AUTHORS' CONCLUSIONS: While dietary supplements may be widely used for gout, this review has shown a paucity of high-quality evidence assessing dietary supplementation.
膳食补充剂常用于治疗多种疾病,包括医生开处方使用或自行服用。然而,这些补充剂的益处和安全性证据通常有限或缺乏。
评估膳食补充剂对慢性痛风患者的疗效和安全性。
2013年6月6日,我们在Cochrane对照试验中心注册库(CENTRAL)、MEDLINE、EMBASE和CINAHL中进行了检索。我们未设置日期或语言限制。此外,我们还手工检索了2010年至2013年美国风湿病学会(ACR)和欧洲抗风湿病联盟(EULAR)会议的摘要,检查了所有纳入研究的参考文献和试验注册库。

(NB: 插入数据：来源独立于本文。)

--- src/hdl/mtsd_fifo.sv ---
// Small register-based queue of words, first in first out.
// No dependencies.
`default_nettype none

module mtsd_fifo #(
  parameter int unsigned WIDTH = 8,
  parameter int unsigned DEPTH = 2,
  localparam int unsigned PW = (DEPTH > 1) ? $clog2(DEPTH) : 1,
  localparam int unsigned CW = $clog2(DEPTH + 1)
) (
  input  wire logic             clk_i,
  input  wire logic             rst_ni,
  input  wire logic             push_i,
  input  wire logic [WIDTH-1:0] data_i,
  output logic                  full_o,
  input  wire logic             pop_i,
  output logic      [WIDTH-1:0] data_o,
  output logic                  empty_o
);

  logic [WIDTH-1:0] mem_q [DEPTH];
  logic [PW-1:0]    wptr_q, wptr_d, rptr_q, rptr_d;
  logic [CW-1:0]    cnt_q, cnt_d;
  logic             do_push, do_pop;

  assign full_o  = (cnt_q == CW'(DEPTH));
  assign empty_o = (cnt_q == '0);
  assign data_o  = mem_q[rptr_q];
  assign do_push = push_i && !full_o;
  assign do_pop  = pop_i && !empty_o;

  always_comb begin
    wptr_d = wptr_q;
    rptr_d = rptr_q;
    cnt_d  = cnt_q;
    if (do_push) begin
      wptr_d = (wptr_q == PW'(DEPTH - 1)) ? '0 : wptr_q + 1'b1;
    end
    if (do_pop) begin
      rptr_d = (rptr_q == PW'(DEPTH - 1)) ? '0 : rptr_q + 1'b1;
    end
    if (do_push && !do_pop) begin
      cnt_d = cnt_q + 1'b1;
    end else if (do_pop && !do_push) begin
      cnt_d = cnt_q - 1'b1;
    end
  end

  always_ff @(posedge clk_i or negedge rst_ni) begin
    if (!rst_ni) begin
      wptr_q <= '0;
      rptr_q <= '0;
      cnt_q  <= '0;
    end else begin
      wptr_q <= wptr_d;
      rptr_q <= rptr_d;
      cnt_q  <= cnt_d;
    end
  end

  always_ff @(posedge clk_i) begin
    if (do_push) begin
      mem_q[wptr_q] <= data_i;
    end
  end

endmodule

`default_nettype wire
**config.mk**
```make
export PLATFORM = sky130hd
export DESIGN_NAME = mtsd_front
export DESIGN_NICKNAME = d
export VERILOG_FILES = /design/src/hdl/mtsd_pkg.sv /design/src/hdl/mtsd_fifo.sv /design/src/hdl/mtsd_front.sv
export SDC_FILE = /design/constraint.sdc
export NUM_CORES = 1
export LEC_CHECK = 0
export CELL_PAD_IN_SITES_DETAIL_PLACEMENT = 1
export CELL_PAD_IN_SITES_GLOBAL_PLACEMENT = 2
export CORE_MARGIN = 2
export CORE_UTILIZATION = 37
export DETAILED_ROUTE_END_ITERATION = 10
export DONT_BUFFER_PORTS = 1
export GPL_TIMING_DRIVEN = 0
export PLACE_DENSITY = 0.72
export SYNTH_ARGS = -nofsm -noshare
export SYNTH_HDL_FRONTEND = slang
export SYNTH_HIERARCHICAL = 1
export SYNTH_SLANG_ARGS = --single-unit
```
**constraint.sdc**
```tcl
create_clock -name clk_i -period 1.81 [get_ports clk_i]
set_input_delay 0.2715 -clock clk_i [delete_from_list [all_inputs] [get_ports clk_i]]
set_output_delay 0.2715 -clock clk_i [all_outputs]
set_load 0.02 [all_outputs]
```
===== src/rtl/gcsl_pkg.sv =====
// Shared types and character constants for the G-code serial line checker.
package gcsl_pkg;

  localparam logic [7:0] ChLf    = 8'h0A;
  localparam logic [7:0] ChCr    = 8'h0D;
  localparam logic [7:0] ChSpace = 8'h20;
  localparam logic [7:0] ChStar  = 8'h2A;
  localparam logic [7:0] ChPlus  = 8'h2B;
  localparam logic [7:0] ChMinus = 8'h2D;
  localparam logic [7:0] ChZero  = 8'h30;
  localparam logic [7:0] ChOne   = 8'h31;
  localparam logic [7:0] ChNine  = 8'h39;
  localparam logic [7:0] ChSemi  = 8'h3B;
  localparam logic [7:0] ChM     = 8'h4D;
  localparam logic [7:0] ChN     = 8'h4E;
  localparam logic [7:0] ChBslash = 8'h5C;
  localparam logic [7:0] ChTab   = 8'h09;

  localparam logic [31:0] MagLimit = 32'h8000_0000;
  localparam logic [31:0] PosLimit = 32'h7FFF_FFFF;

  typedef enum logic [1:0] {
    ST_OK      = 2'd0,
    ST_NUM_ERR = 2'd1,
    ST_SUM_ERR = 2'd2,
    ST_NO_SUM  = 2'd3
  } status_t;

  typedef enum logic [3:0] {
    B_IDLE,
    B_SC_RD,
    B_SC_USE,
    B_DECIDE,
    B_PA_RD,
    B_PA_USE,
    B_PA_END,
    B_ERR,
    B_EM_RD,
    B_EM_USE
  } back_state_t;

  function automatic logic is_blank(input logic [7:0] b);
    return (b == ChSpace) || (b >= ChTab && b <= ChCr);
  endfunction

  function automatic logic is_digit(input logic [7:0] b);
    return (b >= ChZero) && (b <= ChNine);
  endfunction

endpackage
## src/hdl/rycc_pkg.sv

```systemverilog
// ----------------------------------------------------------------------------
// rycc_pkg
// Shared constants and types for the 10-bit BT.601 RGB to YCbCr converter.
// ----------------------------------------------------------------------------
package rycc_pkg;

   localparam int unsigned COMP_W     = 8;   // input component width
   localparam int unsigned CODE_W     = 10;  // output code width
   localparam int unsigned THRESH_W   = 10;  // threshold register width
   localparam int unsigned CSR_IDX_W  = 2;
   localparam int unsigned CSR_DATA_W = 10;

   // luma weights in Q16, they sum to exactly 65536
   localparam logic [23:0] Y_COEF_R = 24'd19595;
   localparam logic [23:0] Y_COEF_G = 24'd38470;
   localparam logic [23:0] Y_COEF_B = 24'd7471;

   // luma span of 876 codes over full scale 255
   localparam logic [33:0] LUMA_SPAN  = 34'd876;
   localparam logic [34:0] RECIP_255  = 35'd65793;   // floor(2^24 / 255)
   localparam logic [17:0] FULL_SCALE = 18'd255;
   localparam logic [9:0]  OFFSET_Y   = 10'd64;

   // colour-difference gains in Q16
   localparam logic signed [43:0] K_CB = 44'sd129445;
   localparam logic signed [43:0] K_CR = 44'sd163606;
   localparam logic signed [43:0] OFFSET_C_Q32 = 44'sd512 <<< 32;

   localparam logic [COMP_W-1:0] COMP_MAX = '1;

   // reset values of the control registers
   localparam logic                CLAMP_EN_RST = 1'b1;
   localparam logic [THRESH_W-1:0] WHITE_RST    = 10'd747;
   localparam logic [THRESH_W-1:0] BLACK_RST    = 10'd10;

   typedef enum logic [CSR_IDX_W-1:0] {
      CSR_CLAMP_ENABLE    = 2'd0,
      CSR_WHITE_THRESHOLD = 2'd1,
      CSR_BLACK_THRESHOLD = 2'd2
   } csr_index_type;

endpackage

```

## src/hdl/rycc_if.sv

```systemverilog
// ----------------------------------------------------------------------------
// rycc_if
// Valid/ready channels for pixels in, codes out and control register writes.
// ----------------------------------------------------------------------------
interface rycc_pix_if;
   import rycc_pkg::*;

   logic              valid;
   logic              ready;
   logic [COMP_W-1:0] blue_in;
   logic [COMP_W-1:0] green_in;
   logic [COMP_W-1:0] red_in;
   logic              line_end_in;

   modport source (output valid, blue_in, green_in, red_in, line_end_in, input ready);
   modport sink   (input valid, blue_in, green_in, red_in, line_end_in, output ready);
endinterface

interface rycc_code_if;
   import rycc_pkg::*;

   logic              valid;
   logic              ready;
   logic [CODE_W-1:0] luma_code;
   logic [CODE_W-1:0] blue_diff_code;
   logic [CODE_W-1:0] red_diff_code;
   logic              line_end_out;

   modport source (output valid, luma_code, blue_diff_code, red_diff_code, line_end_out,
                   input ready);
   modport sink   (input valid, luma_code, blue_diff_code, red_diff_code, line_end_out,
                   output ready);
endinterface

interface rycc_csr_if;
   import rycc_pkg::*;

   logic                  valid;
   logic                  ready;
   logic [CSR_IDX_W-1:0]  index;
   logic [CSR_DATA_W-1:0] data;

   modport source (output valid, index, data, input ready);
   modport sink   (input valid, index, data, output ready);
endinterface

```

## src/hdl/rgb_to_ycbcr_10bit_clamped.sv

```systemverilog
// ----------------------------------------------------------------------------
// rgb_to_ycbcr_10bit_clamped
// BT.601 RGB to 10-bit YCbCr with optional near-white/near-black clamping.
//
//   channel    dir   handshake      content
//   req_chan   in    valid/ready    blue, green, red (8 bit), end of line
//   rsp_chan   out   valid/ready    luma, Cb, Cr codes (10 bit), end of line
//   csr_chan   in    valid/ready    register index, write data (always ready)
//
// five register stages: clamp, luma sum, scale/difference, multiply, output.
// one pixel per clock while rsp is not stalled; rsp valid once the pixel reaches the output register.
// each stage has its own valid bit and ready, so bubbles collapse and the
// input keeps filling empty stages while a finished result waits at the
// output; with all five stages full and rsp stalled, req ready drops in that same cycle.
// synchronous reset clears valid bits and sets the control registers.
// ----------------------------------------------------------------------------
module rgb_to_ycbcr_10bit_clamped (
   input  logic         clock,
   input  logic         reset,
   rycc_pix_if.sink     req_chan,
   rycc_code_if.source  rsp_chan,
   rycc_csr_if.sink     csr_chan
);
   import rycc_pkg::*;

   localparam int unsigned NUM_STAGES = 5;

   // control registers
   logic                clamp_en_ff;
   logic [THRESH_W-1:0] white_ff;
   logic [THRESH_W-1:0] black_ff;

   // pipeline control
   logic [NUM_STAGES-1:0] vld_ff;
   logic [NUM_STAGES-1:0] vld_in;
   logic [NUM_STAGES-1:0] rdy;

   // stage 1: clamped pixel
   logic [9:0]        sum;
   logic [COMP_W-1:0] s1_b_in, s1_g_in, s1_r_in;
   logic [COMP_W-1:0] s1_b_ff, s1_g_ff, s1_r_ff;
   logic              s1_eol_ff;

   // stage 2: luma in Q16
   logic [23:0]       s2_yq_in;
   logic [23:0]       s2_yq_ff;
   logic [COMP_W-1:0] s2_b_ff, s2_r_ff;
   logic              s2_eol_ff;

   // stage 3: scaled luma and differences
   logic [33:0]        y_span;
   logic [17:0]        s3_t_ff;
   logic signed [24:0] s3_db_in, s3_dr_in;
   logic signed [24:0] s3_db_ff, s3_dr_ff;
   logic               s3_eol_ff;

   // stage 4: quotient estimate and chroma products
   logic [34:0]        q_prod;
   logic [9:0]         s4_q_ff;
   logic [17:0]        s4_t_ff;
   logic signed [43:0] s4_pb_in, s4_pr_in;
   logic signed [43:0] s4_pb_ff, s4_pr_ff;
   logic               s4_eol_ff;

   // stage 5: output register
   logic [17:0]        rem;
   logic [9:0]         luma_in;
   logic signed [43:0] cb_total, cr_total;
   logic [CODE_W-1:0]  cb_in, cr_in;
   logic [CODE_W-1:0]  luma_ff, cb_ff, cr_ff;
   logic               eol_ff;

   // ---------------- control registers ----------------
   assign csr_chan.ready = 1'b1;

   always_ff @(posedge clock) begin
      if (reset) begin
         clamp_en_ff <= CLAMP_EN_RST;
         white_ff    <= WHITE_RST;
         black_ff    <= BLACK_RST;
      end else if (csr_chan.valid) begin
         unique case (csr_index_type'(csr_chan.index))
            CSR_CLAMP_ENABLE:    clamp_en_ff <= csr_chan.data[0];
            CSR_WHITE_THRESHOLD: white_ff    <= csr_chan.data[THRESH_W-1:0];
            CSR_BLACK_THRESHOLD: black_ff    <= csr_chan.data[THRESH_W-1:0];
            default: ;
         endcase
      end
   end

   // ---------------- pipeline flow control ----------------
   always_comb begin
      rdy[NUM_STAGES-1] = !vld_ff[NUM_STAGES-1] || rsp_chan.ready;
      for (int k = NUM_STAGES - 2; k >= 0; k--) begin
         rdy[k] = !vld_ff[k] || rdy[k+1];
      end
      vld_in[0] = rdy[0] ? req_chan.valid : vld_ff[0];
      for (int k = 1; k < NUM_STAGES; k++) begin
         vld_in[k] = rdy[k] ? vld_ff[k-1] : vld_ff[k];
      end
   end

   always_ff @(posedge clock) begin
      if (reset) begin
         vld_ff <= '0;
      end else begin
         vld_ff <= vld_in;
      end
   end

   assign req_chan.ready = rdy[0];

   // ---------------- stage 1: clamp ----------------
   always_comb begin
      sum     = 10'(req_chan.blue_in) + 10'(req_chan.green_in) + 10'(req_chan.red_in);
      s1_b_in = req_chan.blue_in;
      s1_g_in = req_chan.green_in;
      s1_r_in = req_chan.red_in;
      if (clamp_en_ff && (sum > white_ff)) begin
         s1_b_in = COMP_MAX;
         s1_g_in = COMP_MAX;
         s1_r_in = COMP_MAX;
      end
      // black test comes second so it wins when both hit
      if (clamp_en_ff && (sum < black_ff)) begin
         s1_b_in = '0;
         s1_g_in = '0;
         s1_r_in = '0;
      end
   end

   always_ff @(posedge clock) begin
      if (rdy[0]) begin
         s1_b_ff   <= s1_b_in;
         s1_g_ff   <= s1_g_in;
         s1_r_ff   <= s1_r_in;
         s1_eol_ff <= req_chan.line_end_in;
      end
   end

   // ---------------- stage 2: luma sum ----------------
   assign s2_yq_in = 24'(s1_r_ff) * Y_COEF_R + 24'(s1_g_ff) * Y_COEF_G
                   + 24'(s1_b_ff) * Y_COEF_B;

   always_ff @(posedge clock) begin
      if (rdy[1]) begin
         s2_yq_ff  <= s2_yq_in;
         s2_b_ff   <= s1_b_ff;
         s2_r_ff   <= s1_r_ff;
         s2_eol_ff <= s1_eol_ff;
      end
   end

   // ---------------- stage 3: span scale and differences ----------------
   assign y_span   = 34'(s2_yq_ff) * LUMA_SPAN;
   assign s3_db_in = $signed({1'b0, s2_b_ff, 16'b0}) - $signed({1'b0, s2_yq_ff});
   assign s3_dr_in = $signed({1'b0, s2_r_ff, 16'b0}) - $signed({1'b0, s2_yq_ff});

   always_ff @(posedge clock) begin
      if (rdy[2]) begin
         s3_t_ff   <= y_span[33:16];
         s3_db_ff  <= s3_db_in;
         s3_dr_ff  <= s3_dr_in;
         s3_eol_ff <= s2_eol_ff;
      end
   end

   // ---------------- stage 4: divide estimate and chroma gain ----------------
   // quotient by 255 via reciprocal, low by at most one
   assign q_prod   = 35'(s3_t_ff) * RECIP_255;
   assign s4_pb_in = 44'(s3_db_ff) * K_CB;
   assign s4_pr_in = 44'(s3_dr_ff) * K_CR;

   always_ff @(posedge clock) begin
      if (rdy[3]) begin
         s4_q_ff   <= q_prod[33:24];
         s4_t_ff   <= s3_t_ff;
         s4_pb_ff  <= s4_pb_in;
         s4_pr_ff  <= s4_pr_in;
         s4_eol_ff <= s3_eol_ff;
      end
   end

   // ---------------- stage 5: correct, offset, output ----------------
   always_comb begin
      rem      = s4_t_ff - 18'(s4_q_ff) * FULL_SCALE;
      luma_in  = s4_q_ff + 10'(rem >= FULL_SCALE) + OFFSET_Y;
      cb_total = s4_pb_ff + OFFSET_C_Q32;
      cr_total = s4_pr_ff + OFFSET_C_Q32;
      // negative totals floor to zero
      cb_in    = cb_total[43] ? '0 : cb_total[41:32];
      cr_in    = cr_total[43] ? '0 : cr_total[41:32];
   end

   always_ff @(posedge clock) begin
      if (rdy[4]) begin
         luma_ff <= luma_in;
         cb_ff   <= cb_in;
         cr_ff   <= cr_in;
         eol_ff  <= s4_eol_ff;
      end
   end

   assign rsp_chan.valid          = vld_ff[NUM_STAGES-1];
   assign rsp_chan.luma_code      = luma_ff;
   assign rsp_chan.blue_diff_code = cb_ff;
   assign rsp_chan.red_diff_code  = cr_ff;
   assign rsp_chan.line_end_out   = eol_ff;

endmodule

```

## src/flat_wrapper.sv

```systemverilog
// flat-port wrapper written by rule: the top's interface ports become plain ports
module rgb_to_ycbcr_10bit_clamped_flat import rycc_pkg::*;
  (clock, reset, req_chan_valid, req_chan_blue_in, req_chan_green_in, req_chan_red_in, req_chan_line_end_in, req_chan_ready, rsp_chan_valid, rsp_chan_luma_code, rsp_chan_blue_diff_code, rsp_chan_red_diff_code, rsp_chan_line_end_out, rsp_chan_ready, csr_chan_valid, csr_chan_index, csr_chan_data, csr_chan_ready);
  rycc_pix_if req_chan_i ();
  rycc_code_if rsp_chan_i ();
  rycc_csr_if csr_chan_i ();
  input  logic clock;
  input  logic reset;
  input wire logic [$bits(req_chan_i.valid)-1:0] req_chan_valid;
  input wire logic [$bits(req_chan_i.blue_in)-1:0] req_chan_blue_in;
  input wire logic [$bits(req_chan_i.green_in)-1:0] req_chan_green_in;
  input wire logic [$bits(req_chan_i.red_in)-1:0] req_chan_red_in;
  input wire logic [$bits(req_chan_i.line_end_in)-1:0] req_chan_line_end_in;
  output wire logic [$bits(req_chan_i.ready)-1:0] req_chan_ready;
  output wire logic [$bits(rsp_chan_i.valid)-1:0] rsp_chan_valid;
  output wire logic [$bits(rsp_chan_i.luma_code)-1:0] rsp_chan_luma_code;
  output wire logic [$bits(rsp_chan_i.blue_diff_code)-1:0] rsp_chan_blue_diff_code;
  output wire logic [$bits(rsp_chan_i.red_diff_code)-1:0] rsp_chan_red_diff_code;
  output wire logic [$bits(rsp_chan_i.line_end_out)-1:0] rsp_chan_line_end_out;
  input wire logic [$bits(rsp_chan_i.ready)-1:0] rsp_chan_ready;
  input wire logic [$bits(csr_chan_i.valid)-1:0] csr_chan_valid;
  input wire logic [$bits(csr_chan_i.index)-1:0] csr_chan_index;
  input wire logic [$bits(csr_chan_i.data)-1:0] csr_chan_data;
  output wire logic [$bits(csr_chan_i.ready)-1:0] csr_chan_ready;
  assign req_chan_i.valid = req_chan_valid;
  assign req_chan_i.blue_in = req_chan_blue_in;
  assign req_chan_i.green_in = req_chan_green_in;
  assign req_chan_i.red_in = req_chan_red_in;
  assign req_chan_i.line_end_in = req_chan_line_end_in;
  assign req_chan_ready = req_chan_i.ready;
  assign rsp_chan_valid = rsp_chan_i.valid;
  assign rsp_chan_luma_code = rsp_chan_i.luma_code;
  assign rsp_chan_blue_diff_code = rsp_chan_i.blue_diff_code;
  assign rsp_chan_red_diff_code = rsp_chan_i.red_diff_code;
  assign rsp_chan_line_end_out = rsp_chan_i.line_end_out;
  assign rsp_chan_i.ready = rsp_chan_ready;
  assign csr_chan_i.valid = csr_chan_valid;
  assign csr_chan_i.index = csr_chan_index;
  assign csr_chan_i.data = csr_chan_data;
  assign csr_chan_ready = csr_chan_i.ready;
  rgb_to_ycbcr_10bit_clamped u_core (.clock(clock), .reset(reset), .req_chan(req_chan_i), .rsp_chan(rsp_chan_i), .csr_chan(csr_chan_i));
endmodule
```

我们纳入了所有已发表的随机对照试验(RCT)或半随机对照试验,这些试验比较了膳食补充剂与无补充剂、安慰剂、另一种补充剂或药物对成年慢性痛风患者的效果。膳食补充剂包括但不限于氨基酸、抗氧化剂、必需矿物质、多不饱和脂肪酸、益生元制剂、益生菌制剂和维生素。主要结局是痛风发作频率的降低以及因不良事件导致的试验参与者退出。我们还考虑了疼痛减轻、健康相关生活质量、血清尿酸(sUA)正常化、功能(即活动受限)、痛风石消退以及严重不良事件的发生率。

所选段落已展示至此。